El Presidente no estaba nada contento.
– ¿Por qué diablos me despierta? -preguntó con voz adormilada.
– Bueno, señor Presidente, yo estoy despierto y todavía no he podido cenar por un problema de estado, así que, ¿por qué diablos va a dormir usted? ¡Es su nación, no la mía! -dijo entre risitas.
– ¿Harold, es usted?
– ¡Yo, yo, yo!, ¡Por supuesto que soy yo! -cantó el señor Magnus-. Son las cuatro de la mañana y yo soy un tesoro.
– ¿Está borracho?
– ¡Dios mío! Debo estarlo -dijo, incapaz de controlarse-. Le pido disculpas, señor Presidente. Hace mucho que no como y bebí coñac. Lo siento, realmente lo siento,
– ¿Me ha despertado para decirme que está borracho y hambriento?
– Por supuesto que no, tenemos un problema.
– ¿Cómo?
– El doctor Christian no va á seguir caminando. Estuvo aquí la doctora Carriol y me dijo que está mortalmente enfermo. Parece ser que la Marcha del Milenio va a terminar sin su líder.
– Ya veo.
– No obstante, el resto de las personalidades está en buen estado físico, así que, con su permiso, tengo la intención de dejar qué ellos dirijan mañana la marcha, que será encabezada por su familia, naturalmente. Pero necesitamos que alguien diga la oración del doctor, Christian y pensamos que no podía ser otro que usted.
– Sí, estoy de acuerdo. Será mejor que venga a la Casa Blanca un poco más tarde. Me las arreglaré para que también esté presente la doctora Carriol. Quiero saber qué pasa con el pobre doctor Christian. Y, usted, haga el favor de dejar el alcohol. No olvide que mañana es el gran día.
– Sí, señor, por supuesto, señor. Gracias, señor.
El ministro colgó el receptor lleno de agradecimiento. La cabeza no cesaba de darle vueltas y se sentía realmente enfermo, tan cansado que pensó que nunca más volvería a ser capaz de levantarse de su escritorio. Y, sin darse cuenta, dejó caer pesadamente la cabeza y se quedó dormido de inmediato. O pasó del estado de alteración a la inconsciencia, lo cual era un grave síntoma de hiperglucemia.

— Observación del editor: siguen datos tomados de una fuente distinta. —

File: src/design/ndt_match.sv
`timescale 1ns / 1ps

module ndt_match #(
   parameter int NAME_BITS = 64
) (
   input  logic [ndt_pkg::FUNC_W-1:0]          func,
   input  logic [NAME_BITS-1:0]                key,
   input  logic [ndt_pkg::SECTOR_W-1:0]        sector,
   input  logic [NAME_BITS+ndt_pkg::SECTOR_W+1:0] entry,
   output ndt_pkg::match_type                  verdict
);

   import ndt_pkg::*;

   localparam int ENTRY_W  = NAME_BITS + SECTOR_W + 2;
   localparam int USED_BIT = ENTRY_W - 1;
   localparam int MARK_BIT = ENTRY_W - 2;

   logic used;
   logic marked;
   logic name_eq;
   logic sector_eq;

   assign used      = entry[USED_BIT];
   assign marked    = entry[MARK_BIT];
   assign name_eq   = entry[SECTOR_W +: NAME_BITS] == key;
   assign sector_eq = entry[SECTOR_W-1:0] == sector;

   always_comb begin
      verdict.free = !used;
      case (func)
         FN_FIND, FN_ADD, FN_REMOVE: verdict.hit = used && !marked && name_eq;
         FN_MARK:                    verdict.hit = used && !marked && sector_eq;
         FN_QUERY, FN_REMOVE_MARKED: verdict.hit = used && sector_eq;
         default:                    verdict.hit = 1'b0;
      endcase
   end

endmodule

File: config.mk
export PLATFORM = sky130hd
export DESIGN_NAME = ndt_match
export DESIGN_NICKNAME = d
export VERILOG_FILES = /design/src/design/name_directory_table_assert.svh /design/src/design/ndt_pkg.sv /design/src/design/ndt_match.sv
export SDC_FILE = /design/constraint.sdc
export NUM_CORES = 1
export LEC_CHECK = 0
export ABC_AREA = 1
export BUFFER_PORTS_ARGS = -buffer_cell sky130_fd_sc_hd__buf_4
export CAP_MARGIN = 0
export CORE_MARGIN = 2
export CORE_UTILIZATION = 32
export DETAILED_ROUTE_END_ITERATION = 10
export PLACE_DENSITY = 0.85
export SKIP_LAST_GASP = 1
export SYNTH_ARGS = -nofsm -noshare
export SYNTH_HDL_FRONTEND = slang
export SYNTH_SLANG_ARGS = --single-unit
File: constraint.sdc
create_clock -name vclk -period 1.06
set_input_delay 0.212 -clock vclk [all_inputs]
set_output_delay 0.212 -clock vclk [all_outputs]
set_load 0.03 [all_outputs]
===== config.mk =====
export PLATFORM = sky130hd
export DESIGN_NAME = ndt_ctrl
export DESIGN_NICKNAME = d
export VERILOG_FILES = /design/src/design/name_directory_table_assert.svh /design/src/design/ndt_pkg.sv /design/src/design/ndt_ctrl.sv
export SDC_FILE = /design/constraint.sdc
export NUM_CORES = 1
export LEC_CHECK = 0
export BUFFER_PORTS_ARGS = -buffer_cell sky130_fd_sc_hd__buf_2
export CAP_MARGIN = 5
export CORE_ASPECT_RATIO = 0.6
export CORE_MARGIN = 5
export CORE_UTILIZATION = 47
export CTS_CLUSTER_SIZE = 14
export DETAILED_ROUTE_END_ITERATION = 7
export PLACE_DENSITY = 0.8
export SLEW_MARGIN = 25
export SYNTH_ARGS = -nofsm -noshare
export SYNTH_HDL_FRONTEND = slang
export SYNTH_SLANG_ARGS = --single-unit
export TNS_END_PERCENT = 1

===== constraint.sdc =====
create_clock -name clock -period 4.53 [get_ports clock]
set_clock_uncertainty 0.05 [all_clocks]
set_input_delay 1.359 -clock clock [delete_from_list [all_inputs] [get_ports clock]]
set_output_delay 1.359 -clock clock [all_outputs]
set_load 0.005 [all_outputs]

===== src/design/name_directory_table_assert.svh =====
// Assertion macros for the name directory table.
// Each macro checks an implication on the rising clock edge, disabled in reset.
`ifndef NAME_DIRECTORY_TABLE_ASSERT_SVH
`define NAME_DIRECTORY_TABLE_ASSERT_SVH

`ifndef SYNTHESIS

// Consequent must hold in the same cycle as the antecedent.
`define NDT_ASSERT_IMP(lbl, clk, rst, ante, cons) \
   lbl: assert property (@(posedge clk) disable iff (rst) (ante) |-> (cons)) \
      else $error("name directory table check failed");

// Consequent must hold in the cycle after the antecedent.
`define NDT_ASSERT_NXT(lbl, clk, rst, ante, cons) \
   lbl: assert property (@(posedge clk) disable iff (rst) (ante) |=> (cons)) \
      else $error("name directory table check failed");

`else

`define NDT_ASSERT_IMP(lbl, clk, rst, ante, cons)
`define NDT_ASSERT_NXT(lbl, clk, rst, ante, cons)

`endif

`endif


===== src/design/ndt_pkg.sv =====
`timescale 1ns / 1ps

package ndt_pkg;

   localparam int DEF_TABLE_ENTRIES = 64;
   localparam int DEF_NAME_BYTES    = 8;
   localparam int KEY_W             = 64;
   localparam int SECTOR_W          = 16;
   localparam int SLOT_W            = 6;
   localparam int FUNC_W            = 3;
   localparam int STATUS_W          = 3;

   typedef enum logic [FUNC_W-1:0] {
      FN_FIND          = 3'd0,
      FN_ADD           = 3'd1,
      FN_REMOVE        = 3'd2,
      FN_MARK          = 3'd3,
      FN_QUERY         = 3'd4,
      FN_REMOVE_MARKED = 3'd5
   } func_type;

   typedef enum logic [STATUS_W-1:0] {
      ST_OK         = 3'd0,
      ST_NOT_FOUND  = 3'd1,
      ST_DUPLICATE  = 3'd2,
      ST_FULL       = 3'd3,
      ST_NOT_MARKED = 3'd4
   } status_type;

   typedef enum logic [1:0] {
      S_CLEAR,
      S_IDLE,
      S_SCAN,
      S_FINISH
   } state_type;

   // Per-entry verdict for the entry being examined.
   typedef struct packed {
      logic hit;
      logic free;
   } match_type;

endpackage


===== src/design/ndt_ctrl.sv =====
`timescale 1ns / 1ps

module ndt_ctrl #(
   parameter int TABLE_ENTRIES = 64,
   parameter int NAME_BITS     = 64
) (
   input  logic                                  clock,
   input  logic                                  reset,
   input  logic                                  start,
   output logic                                  busy,
   input  logic [ndt_pkg::FUNC_W-1:0]            func,
   input  logic [NAME_BITS-1:0]                  key,
   input  logic [ndt_pkg::SECTOR_W-1:0]          sector,
   output logic [$clog2(TABLE_ENTRIES)-1:0]      mem_rd_addr,
   input  logic [NAME_BITS+ndt_pkg::SECTOR_W+1:0] mem_rd_data,
   output logic                                  mem_wr_en,
   output logic [$clog2(TABLE_ENTRIES)-1:0]      mem_wr_addr,
   output logic [NAME_BITS+ndt_pkg::SECTOR_W+1:0] mem_wr_data,
   output logic [NAME_BITS-1:0]                  cmp_key,
   output logic [ndt_pkg::SECTOR_W-1:0]          cmp_sector,
   output logic [ndt_pkg::FUNC_W-1:0]            cmp_func,
   input  ndt_pkg::match_type                    verdict,
   output logic                                  rsp_valid,
   output ndt_pkg::status_type                   rsp_status,
   output logic [ndt_pkg::SECTOR_W-1:0]          rsp_sector_out,
   output logic [ndt_pkg::SLOT_W-1:0]            rsp_slot_index,
   output logic                                  rsp_is_marked
);

   import ndt_pkg::*;

   localparam int ADDR_W   = $clog2(TABLE_ENTRIES);
   localparam int ENTRY_W  = NAME_BITS + SECTOR_W + 2;
   localparam int USED_BIT = ENTRY_W - 1;
   localparam int MARK_BIT = ENTRY_W - 2;
   localparam logic [ADDR_W-1:0] LAST = ADDR_W'(TABLE_ENTRIES - 1);

   state_type            state_ff, state_in;
   logic [ADDR_W-1:0]    addr_ff;
   logic [ADDR_W-1:0]    rd_addr_ff;
   logic [FUNC_W-1:0]    func_ff;
   logic [NAME_BITS-1:0] key_ff;
   logic [SECTOR_W-1:0]  sec_ff;
   logic                 found_ff;
   logic [ADDR_W-1:0]    hit_addr_ff;
   logic [ENTRY_W-1:0]   hit_word_ff;
   logic                 free_found_ff;
   logic [ADDR_W-1:0]    free_addr_ff;

   logic                 rsp_valid_ff;
   status_type           rsp_status_ff, rsp_status_in;
   logic [SECTOR_W-1:0]  rsp_sector_ff, rsp_sector_in;
   logic [SLOT_W-1:0]    rsp_slot_ff, rsp_slot_in;
   logic                 rsp_marked_ff, rsp_marked_in;

   logic                 accept;
   logic [ADDR_W-1:0]    rep_addr;
   logic [ADDR_W+SLOT_W-1:0] rep_addr_wide;

   assign accept = (state_ff == S_IDLE) && start;

   // Next state.
   always_comb begin
      state_in = state_ff;
      case (state_ff)
         S_CLEAR:  if (addr_ff == LAST) state_in = S_IDLE;
         S_IDLE:   if (start) state_in = S_SCAN;
         S_SCAN:   if (verdict.hit || rd_addr_ff == LAST) state_in = S_FINISH;
         S_FINISH: state_in = S_IDLE;
         default:  state_in = S_CLEAR;
      endcase
   end

   // Outputs: memory access and the result of a finished scan.
   always_comb begin
      busy          = state_ff != S_IDLE;
      mem_rd_addr   = (state_ff == S_SCAN) ? addr_ff : '0;
      mem_wr_en     = 1'b0;
      mem_wr_addr   = addr_ff;
      mem_wr_data   = '0;
      rsp_status_in = ST_NOT_FOUND;
      rsp_sector_in = '0;
      rsp_marked_in = 1'b0;
      rep_addr      = '0;
      case (state_ff)
         S_CLEAR: begin
            mem_wr_en = 1'b1;
         end
         S_FINISH: begin
            if (found_ff) begin
               rep_addr      = hit_addr_ff;
               rsp_sector_in = hit_word_ff[SECTOR_W-1:0];
               mem_wr_addr   = hit_addr_ff;
               mem_wr_data   = hit_word_ff;
            end
            case (func_ff)
               FN_FIND: begin
                  if (found_ff) rsp_status_in = ST_OK;
               end
               FN_ADD: begin
                  if (found_ff) begin
                     rsp_status_in = ST_DUPLICATE;
                  end else if (free_found_ff) begin
                     rsp_status_in = ST_OK;
                     rsp_sector_in = sec_ff;
                     rep_addr      = free_addr_ff;
                     mem_wr_en     = 1'b1;
                     mem_wr_addr   = free_addr_ff;
                     mem_wr_data   = {1'b1, 1'b0, key_ff, sec_ff};
                  end else begin
                     rsp_status_in = ST_FULL;
                  end
               end
               FN_REMOVE: begin
                  if (found_ff) begin
                     rsp_status_in         = ST_OK;
                     mem_wr_en             = 1'b1;
                     mem_wr_data[USED_BIT] = 1'b0;
                  end
               end
               FN_MARK: begin
                  if (found_ff) begin
                     rsp_status_in         = ST_OK;
                     mem_wr_en             = 1'b1;
                     mem_wr_data[MARK_BIT] = 1'b1;
                  end
               end
               FN_QUERY: begin
                  if (found_ff) begin
                     rsp_status_in = ST_OK;
                     rsp_marked_in = hit_word_ff[MARK_BIT];
                  end
               end
               FN_REMOVE_MARKED: begin
                  if (found_ff) begin
                     if (hit_word_ff[MARK_BIT]) begin
                        rsp_status_in         = ST_OK;
                        mem_wr_en             = 1'b1;
                        mem_wr_data[USED_BIT] = 1'b0;
                     end else begin
                        rsp_status_in = ST_NOT_MARKED;
                     end
                  end
               end
               default: begin
                  rsp_status_in = ST_NOT_FOUND;
               end
            endcase
         end
         default: begin
            mem_wr_en = 1'b0;
         end
      endcase
      rep_addr_wide = {{SLOT_W{1'b0}}, rep_addr};
      rsp_slot_in   = rep_addr_wide[SLOT_W-1:0];
   end

   // Control registers.
   always_ff @(posedge clock) begin
      if (reset) begin
         state_ff      <= S_CLEAR;
         addr_ff       <= '0;
         found_ff      <= 1'b0;
         free_found_ff <= 1'b0;
         rsp_valid_ff  <= 1'b0;
      end else begin
         state_ff     <= state_in;
         rsp_valid_ff <= state_ff == S_FINISH;
         case (state_ff)
            S_CLEAR: begin
               addr_ff <= (addr_ff == LAST) ? '0 : addr_ff + 1'b1;
            end
            S_IDLE: begin
               // Entry zero is read every idle cycle, so the scan starts at one.
               addr_ff <= ADDR_W'(1);
               if (accept) begin
                  found_ff      <= 1'b0;
                  free_found_ff <= 1'b0;
               end
            end
            S_SCAN: begin
               if (addr_ff != LAST) addr_ff <= addr_ff + 1'b1;
               if (verdict.hit) found_ff <= 1'b1;
               if (verdict.free && !free_found_ff) free_found_ff <= 1'b1;
            end
            default: begin
               addr_ff <= addr_ff;
            end
         endcase
      end
   end

   // Payload registers.
   always_ff @(posedge clock) begin
      rd_addr_ff <= mem_rd_addr;
      if (accept) begin
         func_ff <= func;
         key_ff  <= key;
         sec_ff  <= sector;
      end
      if (state_ff == S_SCAN) begin
         if (verdict.hit) begin
            hit_addr_ff <= rd_addr_ff;
            hit_word_ff <= mem_rd_data;
         end
         if (verdict.free && !free_found_ff) free_addr_ff <= rd_addr_ff;
      end
      if (state_ff == S_FINISH) begin
         rsp_status_ff <= rsp_status_in;
         rsp_sector_ff <= rsp_sector_in;
         rsp_slot_ff   <= rsp_slot_in;
         rsp_marked_ff <= rsp_marked_in;
      end
   end

   assign cmp_key        = key_ff;
   assign cmp_sector     = sec_ff;
   assign cmp_func       = func_ff;
   assign rsp_valid      = rsp_valid_ff;
   assign rsp_status     = rsp_status_ff;
   assign rsp_sector_out = rsp_sector_ff;
   assign rsp_slot_index = rsp_slot_ff;
   assign rsp_is_marked  = rsp_marked_ff;

endmodule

En la oficina exterior, el escritorio de la señora Taverner estaba vacío. Había aprovechado la llamada del Presidente para dirigirse al baño. Al salir se sentó un momento en el borde del sofá, porque le temblaban las piernas, en una mezcla de agotamiento y colapso nervioso. Pero terminó recostándose y se quedó dormida en un descanso sin sueños.
Esa noche el doctor sintió que debía hacer un esfuerzo mayor y pasó un poco de tiempo con su querida familia. Sabía que les había descuidado mucho desde que se publicara el libro, que su trato con ellos había sido muy injusto y que ellos no tenían la culpa de que la clínica de Holloman se hubiera desintegrado. Y, sin embargo, les había culpado, a ellos que dependían tan desesperadamente de él, que siempre se habían mostrado tan ansiosos por complacerle. Recordó la forma patética en que observaban su conducta, desde que se reunieran en Nueva York para apoyarle.
Por eso hizo el esfuerzo y se sentó a charlar con ellos, e incluso bromeó y rió un poco. Comió lo que su madre le había preparado, hizo algunas advertencias a James, Andrew y Miriam; sonrió con especial dulzura a Martha e incluso trató de llevarse bien con Mary. No la quería, no estaba segura del motivo, pero había varias razones posibles.
Pero pagó muy caras esas horas que pasó con ellos. Ó tal vez, le sentara mal la comida. En cualquier caso, el dolor de brindarse fue espantoso y la cena duró demasiado. ¿Cuánto se podía amar a los propios verdugos? ¿Cómo se podía amar a un traidor? Mientras se iba quedando dormido se hacía ésas y otras preguntas, una y otra vez, pero le resultaba muy difícil responderlas y sabía que vagabundeaba por extraños rincones de su mente.
El sueño no llegó hasta que la doctora Carriol se fue. No podía dormir si ella le estaba mirando, así que fingió que dormía. Cuando la doctora se fue, realizó su pequeño milagro y se durmió. Y admitió que desde que ella empezara a ocuparse de él, estaba mejor preparado para soportar los dolores de la noche.
Durmió profundamente, libre y tranquilo hasta las cuatro de la madrugada. No le molestaron los sueños ni le llegaron sonidos.